Foi quando a porta se abriu.
Roberto Ferraz entrou, seguido por dois homens de ternos impecáveis. Investidores, certamente. Seu olhar passou por mim, por Theo, e então pelo espaço mínimo que nos separava. Algo na expressão dele endureceu.
— Bom dia, Clara. Filho.
Entreguei a pasta a Roberto, evitando olhar para Theo.
— Tudo pronto para a apresentação, senhor.
— Ótimo. Vamos começar. — A voz dele era calma, mas o olhar que lançou a Theo dizia: "Não estrague isso."
******
A reunião mal tinha começado e eu já me arrependia de ter me arrumado tanto. A blusa leve colava na pele, denunciando o calor. Ou seria o desconforto de ter Theo sentado à minha frente, relaxado demais para alguém que dizia não se importar?
Roberto começou falando sobre transições administrativas, o novo modelo de agenda executiva e a minha adaptação ao cargo.
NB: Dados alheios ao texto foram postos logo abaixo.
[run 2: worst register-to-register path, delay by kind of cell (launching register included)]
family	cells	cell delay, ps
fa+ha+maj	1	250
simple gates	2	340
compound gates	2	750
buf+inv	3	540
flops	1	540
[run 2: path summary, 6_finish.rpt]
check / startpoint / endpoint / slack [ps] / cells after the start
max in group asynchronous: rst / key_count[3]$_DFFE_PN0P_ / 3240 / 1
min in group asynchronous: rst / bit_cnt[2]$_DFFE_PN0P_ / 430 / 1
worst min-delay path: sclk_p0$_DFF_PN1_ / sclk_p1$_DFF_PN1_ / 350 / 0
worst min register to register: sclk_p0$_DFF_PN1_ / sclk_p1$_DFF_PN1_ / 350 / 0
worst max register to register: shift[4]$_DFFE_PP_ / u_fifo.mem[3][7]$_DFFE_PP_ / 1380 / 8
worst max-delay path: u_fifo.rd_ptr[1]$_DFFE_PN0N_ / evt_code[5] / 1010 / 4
`src/rtl/adder_sixteen_bit_pkg.sv`:
```
// Shared sizing constants for the registered ripple-carry adder.
package adder_sixteen_bit_pkg;

  // Default operand/sum width used in the 8x8 multiplier datapath.
  localparam int ADDER_WIDTH = 16;

  // Bits per ripple slice; the slice module is hard-wired to this size.
  localparam int SLICE = 4;

  // Number of 4-bit slices needed to cover a given operand width.
  function automatic int num_slices(input int width);
    return width / SLICE;
  endfunction

endpackage : adder_sixteen_bit_pkg

```
`src/rtl/adder_sixteen_bit_if.sv`:
```
// Operand/result bundle for the registered adder.
//
// Handshake: in_valid qualifies dataa/datab for the single cycle in which it
// is high; there is no ready/backpressure, so every cycle with in_valid=1 at
// a rising edge (and reset=0) is accepted. out_valid pulses for exactly one
// cycle on the following edge, and sum/cout are valid while it is high.
interface adder_sixteen_bit_if
  import adder_sixteen_bit_pkg::*;
#(
  parameter int WIDTH = ADDER_WIDTH
) ();

  logic             in_valid;
  logic [WIDTH-1:0] dataa;
  logic [WIDTH-1:0] datab;
  logic [WIDTH-1:0] sum;
  logic             cout;
  logic             out_valid;

  // Producer of operands, consumer of results.
  modport master (
    output in_valid, dataa, datab,
    input  sum, cout, out_valid
  );

  // The adder itself.
  modport slave (
    input  in_valid, dataa, datab,
    output sum, cout, out_valid
  );

endinterface : adder_sixteen_bit_if

```
`src/rtl/adder_sixteen_bit_four_bit.sv`:
```
// Combinational 4-bit ripple-carry adder slice.
module adder_four_bit (
  input  logic [3:0] a,
  input  logic [3:0] b,
  input  logic       cin,
  output logic [3:0] s,
  output logic       co
);

  // Internal carries kept as separate nets so the ripple stays a clean chain.
  logic c1;
  logic c2;
  logic c3;

  // Bit 0
  assign s[0] = a[0] ^ b[0] ^ cin;
  assign c1   = (a[0] & b[0]) | (a[0] & cin) | (b[0] & cin);

  // Bit 1
  assign s[1] = a[1] ^ b[1] ^ c1;
  assign c2   = (a[1] & b[1]) | (a[1] & c1) | (b[1] & c1);

  // Bit 2
  assign s[2] = a[2] ^ b[2] ^ c2;
  assign c3   = (a[2] & b[2]) | (a[2] & c2) | (b[2] & c2);

  // Bit 3 and slice carry-out
  assign s[3] = a[3] ^ b[3] ^ c3;
  assign co   = (a[3] & b[3]) | (a[3] & c3) | (b[3] & c3);

endmodule : adder_four_bit

```
`src/rtl/adder_sixteen_bit.sv`:
```
// Registered unsigned adder: ripple chain of 4-bit slices feeding
// sum/cout/out_valid registers with one cycle of latency.
module adder_sixteen_bit
  import adder_sixteen_bit_pkg::*;
#(
  parameter int WIDTH = ADDER_WIDTH
) (
  input  logic                 clk,
  input  logic                 reset,
  adder_sixteen_bit_if.slave   bus
);

  localparam int NSLICE = num_slices(WIDTH);

  logic [WIDTH-1:0] sum_c;
  logic             cout_c;

  logic [WIDTH-1:0] sum_q;
  logic [WIDTH-1:0] sum_d;
  logic             cout_q;
  logic             cout_d;
  logic             valid_q;
  logic             valid_d;

  // Ripple chain: each slice owns its carry nets; slice 0 has no carry-in.
  for (genvar k = 0; k < NSLICE; k++) begin : g_slice
    logic ci;
    logic co;

    if (k == 0) begin : g_lsb
      assign ci = 1'b0;
    end else begin : g_upper
      assign ci = g_slice[k-1].co;
    end

    adder_four_bit u_slice (
      .a   (bus.dataa[SLICE*k +: SLICE]),
      .b   (bus.datab[SLICE*k +: SLICE]),
      .cin (ci),
      .s   (sum_c[SLICE*k +: SLICE]),
      .co  (co)
    );
  end : g_slice

  // The last slice's carry is bit WIDTH of the full-precision sum.
  assign cout_c = g_slice[NSLICE-1].co;

  // Next-state: capture on in_valid, otherwise hold result and drop valid.
  always_comb begin
    sum_d   = sum_q;
    cout_d  = cout_q;
    valid_d = 1'b0;
    if (bus.in_valid) begin
      sum_d   = sum_c;
      cout_d  = cout_c;
      valid_d = 1'b1;
    end
  end

  // Output registers; reset wins over a same-cycle operand, discarding it.
  always_ff @(posedge clk) begin
    if (reset) begin
      sum_q   <= '0;
      cout_q  <= 1'b0;
      valid_q <= 1'b0;
    end else begin
      sum_q   <= sum_d;
      cout_q  <= cout_d;
      valid_q <= valid_d;
    end
  end

  assign bus.sum       = sum_q;
  assign bus.cout      = cout_q;
  assign bus.out_valid = valid_q;

endmodule : adder_sixteen_bit

```
`src/flat_wrapper.sv`:
```
// flat-port wrapper written by rule: the top's interface ports become plain ports
module adder_sixteen_bit_flat import adder_sixteen_bit_pkg::*;
#(
  parameter int WIDTH = ADDER_WIDTH
)
  (clk, reset, bus_in_valid, bus_dataa, bus_datab, bus_sum, bus_cout, bus_out_valid);
  adder_sixteen_bit_if #(.WIDTH(WIDTH)) bus_i ();
  input  logic clk;
  input  logic reset;
  input wire logic [$bits(bus_i.in_valid)-1:0] bus_in_valid;
  input wire logic [$bits(bus_i.dataa)-1:0] bus_dataa;
  input wire logic [$bits(bus_i.datab)-1:0] bus_datab;
  output wire logic [$bits(bus_i.sum)-1:0] bus_sum;
  output wire logic [$bits(bus_i.cout)-1:0] bus_cout;
  output wire logic [$bits(bus_i.out_valid)-1:0] bus_out_valid;
  assign bus_i.in_valid = bus_in_valid;
  assign bus_i.dataa = bus_dataa;
  assign bus_i.datab = bus_datab;
  assign bus_sum = bus_i.sum;
  assign bus_cout = bus_i.cout;
  assign bus_out_valid = bus_i.out_valid;
  adder_sixteen_bit #(.WIDTH(WIDTH)) u_core (.clk(clk), .reset(reset), .bus(bus_i));
endmodule
```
Eu anotava tudo, atenta, com a caneta firme na mão. Ou, pelo menos, tentando parecer atenta, porque o olhar de Theo queimava na minha pele.
Após a saída dos investidores, a sala pareceu pequena diante dos olhares que ele continuava a me lançar.
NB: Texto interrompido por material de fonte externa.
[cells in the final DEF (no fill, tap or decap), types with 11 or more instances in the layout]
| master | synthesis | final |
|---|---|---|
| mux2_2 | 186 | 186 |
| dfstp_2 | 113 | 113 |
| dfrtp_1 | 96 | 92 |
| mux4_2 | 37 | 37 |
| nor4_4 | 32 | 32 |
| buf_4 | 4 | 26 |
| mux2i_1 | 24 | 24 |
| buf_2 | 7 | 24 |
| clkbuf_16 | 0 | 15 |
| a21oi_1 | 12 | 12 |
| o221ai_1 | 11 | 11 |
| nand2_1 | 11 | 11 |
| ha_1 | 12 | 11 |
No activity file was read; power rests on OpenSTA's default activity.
— E então, Clara, você conseguiu reorganizar os relatórios pendentes? — perguntou Roberto, cordial.
— Sim, senhor. Fiz questão de começar pelos mais urgentes, priorizando as solicitações diretas da presidência.
— Excelente. Teresa me disse que você é detalhista. Isso me agrada — ele sorriu. — Theo, talvez você devesse observar o comprometimento dela. Pode te inspirar a assumir algo com mais seriedade.
— Com certeza — Theo respondeu, com a voz carregada de ironia. — Estou fascinado com o comprometimento da nova funcionária. De fato, é… inspirador.
Senti o calor subir pelo pescoço até as bochechas. O tom dele era dúbio. Para Roberto, soava como um elogio qualquer. Mas eu sabia o subtexto. A forma como os olhos dele deslizavam pelo decote sutil da minha blusa quando disse "inspirador". A forma como tamborilar os dedos na mesa, como se testasse minha paciência.
Fingi não perceber. Mantive o olhar nos papéis, mas minha mão começou a tremer levemente. Ele notou, claro. E sorriu, satisfeito.
— Clara, você poderá acompanhar a reunião de amanhã com os representantes da Sales Ltda. — continuou Roberto. — Quero que observe como faço a mediação. Isso será importante para sua evolução aqui dentro.
— Claro, senhor — murmurei, grata por ter algo concreto em que focar.
— A propósito, Theo, não quero problemas — Roberto continuou, deixando claro com as palavras seguintes que estava atento aos mínimos detalhes. — Não quero outro escândalo envolvendo o nome desta empresa.
— Que ofensa — ele dramatizou. — Está me confundindo com o homem que fui… semana passada?
Roberto riu, balançando a cabeça.
— Não me obrigue a falar com você como se ainda fosse um garoto.
Theo ergueu as mãos em rendição, mas lançou-me um olhar cheio de promessas. Eu me encolhi na cadeira.
A reunião terminou alguns minutos depois. Roberto recebeu uma ligação urgente e saiu da sala com pressa, já com o celular no ouvido.
Fiquei recolhendo meus papéis, ainda processando o que tinha acontecido, quando Theo se aproximou por trás, com passos leves demais para um homem do tamanho dele.
— Está sempre tão corada… — murmurou. — É por vergonha ou por raiva?
Virei-me bruscamente, mas não calculei o movimento. Meu sapato agarrou no tapete e o tropeço foi inevitável. Instintivamente, Theo segurou minha cintura com firmeza antes que eu caísse sobre ele. Seu corpo era quente, sólido… perto demais.
Nossos rostos estavam perigosamente próximos. Por um segundo, ninguém respirou.
— Eu avisei — ele disse em um sussurro rouco. — Você ainda vai tropeçar em mim de um jeito que não vai querer levantar.
Soltei-me rapidamente, sentindo o coração disparar. Recolhi meus papéis como se aquilo fosse me proteger dele, mas sabia… estava perdida.
Porque ele não precisava me tocar para me desestabilizar.
Mas quando tocava… eu simplesmente esquecia de respirar.